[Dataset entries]
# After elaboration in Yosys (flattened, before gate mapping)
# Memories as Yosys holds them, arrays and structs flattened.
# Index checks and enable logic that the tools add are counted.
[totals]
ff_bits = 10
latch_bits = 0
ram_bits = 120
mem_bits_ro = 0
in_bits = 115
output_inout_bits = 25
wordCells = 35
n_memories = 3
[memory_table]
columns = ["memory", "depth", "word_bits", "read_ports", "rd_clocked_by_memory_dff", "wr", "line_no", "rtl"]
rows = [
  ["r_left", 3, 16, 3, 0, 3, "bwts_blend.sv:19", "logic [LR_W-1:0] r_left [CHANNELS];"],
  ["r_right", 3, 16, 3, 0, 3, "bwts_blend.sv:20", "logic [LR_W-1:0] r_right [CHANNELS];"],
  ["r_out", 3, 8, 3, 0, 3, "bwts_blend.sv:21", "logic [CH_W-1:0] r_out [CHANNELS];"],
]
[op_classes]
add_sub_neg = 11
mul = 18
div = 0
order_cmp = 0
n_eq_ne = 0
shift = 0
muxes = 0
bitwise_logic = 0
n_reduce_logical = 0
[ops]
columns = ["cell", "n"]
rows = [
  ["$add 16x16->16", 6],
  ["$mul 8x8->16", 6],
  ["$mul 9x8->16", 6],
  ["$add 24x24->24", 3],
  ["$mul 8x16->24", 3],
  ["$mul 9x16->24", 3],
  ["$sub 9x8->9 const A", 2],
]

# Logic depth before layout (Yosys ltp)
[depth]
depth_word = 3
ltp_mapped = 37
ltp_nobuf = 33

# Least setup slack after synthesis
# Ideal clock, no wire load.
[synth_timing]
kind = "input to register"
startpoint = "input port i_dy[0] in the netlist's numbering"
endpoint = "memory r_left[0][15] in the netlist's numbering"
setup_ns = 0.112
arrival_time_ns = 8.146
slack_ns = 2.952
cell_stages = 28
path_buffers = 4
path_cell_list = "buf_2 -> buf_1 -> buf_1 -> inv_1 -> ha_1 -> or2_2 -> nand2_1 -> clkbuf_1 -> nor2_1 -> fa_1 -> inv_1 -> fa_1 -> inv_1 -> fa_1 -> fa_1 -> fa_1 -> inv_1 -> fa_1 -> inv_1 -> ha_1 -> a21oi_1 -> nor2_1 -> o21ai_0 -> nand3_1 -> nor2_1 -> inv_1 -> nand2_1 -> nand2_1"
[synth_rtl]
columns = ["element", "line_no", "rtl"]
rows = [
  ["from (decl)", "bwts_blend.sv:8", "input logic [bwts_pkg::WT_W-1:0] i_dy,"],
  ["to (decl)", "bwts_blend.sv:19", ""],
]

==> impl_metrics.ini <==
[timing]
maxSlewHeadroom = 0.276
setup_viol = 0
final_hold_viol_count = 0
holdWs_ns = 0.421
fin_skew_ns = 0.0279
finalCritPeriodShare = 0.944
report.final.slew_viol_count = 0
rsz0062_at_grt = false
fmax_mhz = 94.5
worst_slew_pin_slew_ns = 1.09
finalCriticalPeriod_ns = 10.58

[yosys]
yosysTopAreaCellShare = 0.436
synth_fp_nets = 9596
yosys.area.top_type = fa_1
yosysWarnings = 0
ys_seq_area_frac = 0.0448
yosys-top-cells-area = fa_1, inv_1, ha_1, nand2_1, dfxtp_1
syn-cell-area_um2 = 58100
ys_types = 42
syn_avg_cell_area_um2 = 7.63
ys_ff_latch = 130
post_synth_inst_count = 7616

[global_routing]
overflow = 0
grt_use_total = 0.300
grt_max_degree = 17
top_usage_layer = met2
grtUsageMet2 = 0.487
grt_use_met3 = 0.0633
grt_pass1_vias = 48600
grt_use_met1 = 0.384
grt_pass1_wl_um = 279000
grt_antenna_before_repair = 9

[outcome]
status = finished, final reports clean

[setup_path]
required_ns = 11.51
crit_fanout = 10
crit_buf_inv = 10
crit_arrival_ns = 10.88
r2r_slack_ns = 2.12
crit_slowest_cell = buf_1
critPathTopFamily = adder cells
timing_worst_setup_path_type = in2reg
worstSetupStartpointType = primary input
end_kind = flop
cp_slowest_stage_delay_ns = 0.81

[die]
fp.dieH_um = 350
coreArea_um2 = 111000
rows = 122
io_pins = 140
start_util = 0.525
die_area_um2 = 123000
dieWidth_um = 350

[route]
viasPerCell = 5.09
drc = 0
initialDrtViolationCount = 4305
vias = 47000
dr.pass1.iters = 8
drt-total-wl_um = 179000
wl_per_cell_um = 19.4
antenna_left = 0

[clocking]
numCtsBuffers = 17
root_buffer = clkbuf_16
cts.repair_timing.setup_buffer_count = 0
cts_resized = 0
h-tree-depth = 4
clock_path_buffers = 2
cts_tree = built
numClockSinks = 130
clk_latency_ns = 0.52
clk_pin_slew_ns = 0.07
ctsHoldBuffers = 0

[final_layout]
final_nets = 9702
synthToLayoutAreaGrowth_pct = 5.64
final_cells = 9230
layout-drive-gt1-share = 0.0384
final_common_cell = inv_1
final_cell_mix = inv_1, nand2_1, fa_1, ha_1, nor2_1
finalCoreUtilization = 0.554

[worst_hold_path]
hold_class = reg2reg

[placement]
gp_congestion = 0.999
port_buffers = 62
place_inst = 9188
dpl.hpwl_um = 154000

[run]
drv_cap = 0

**DIRECTIONS FOR THIS TASK**. Give back the records above exactly, limited to the lines between the one holding "crit_fanout = 10" and the one holding "final_nets = 9702", inclusive.

**RESULT OF THIS TASK**.
crit_fanout = 10
crit_buf_inv = 10
crit_arrival_ns = 10.88
r2r_slack_ns = 2.12
crit_slowest_cell = buf_1
critPathTopFamily = adder cells
timing_worst_setup_path_type = in2reg
worstSetupStartpointType = primary input
end_kind = flop
cp_slowest_stage_delay_ns = 0.81

[die]
fp.dieH_um = 350
coreArea_um2 = 111000
rows = 122
io_pins = 140
start_util = 0.525
die_area_um2 = 123000
dieWidth_um = 350

[route]
viasPerCell = 5.09
drc = 0
initialDrtViolationCount = 4305
vias = 47000
dr.pass1.iters = 8
drt-total-wl_um = 179000
wl_per_cell_um = 19.4
antenna_left = 0

[clocking]
numCtsBuffers = 17
root_buffer = clkbuf_16
cts.repair_timing.setup_buffer_count = 0
cts_resized = 0
h-tree-depth = 4
clock_path_buffers = 2
cts_tree = built
numClockSinks = 130
clk_latency_ns = 0.52
clk_pin_slew_ns = 0.07
ctsHoldBuffers = 0

[final_layout]
final_nets = 9702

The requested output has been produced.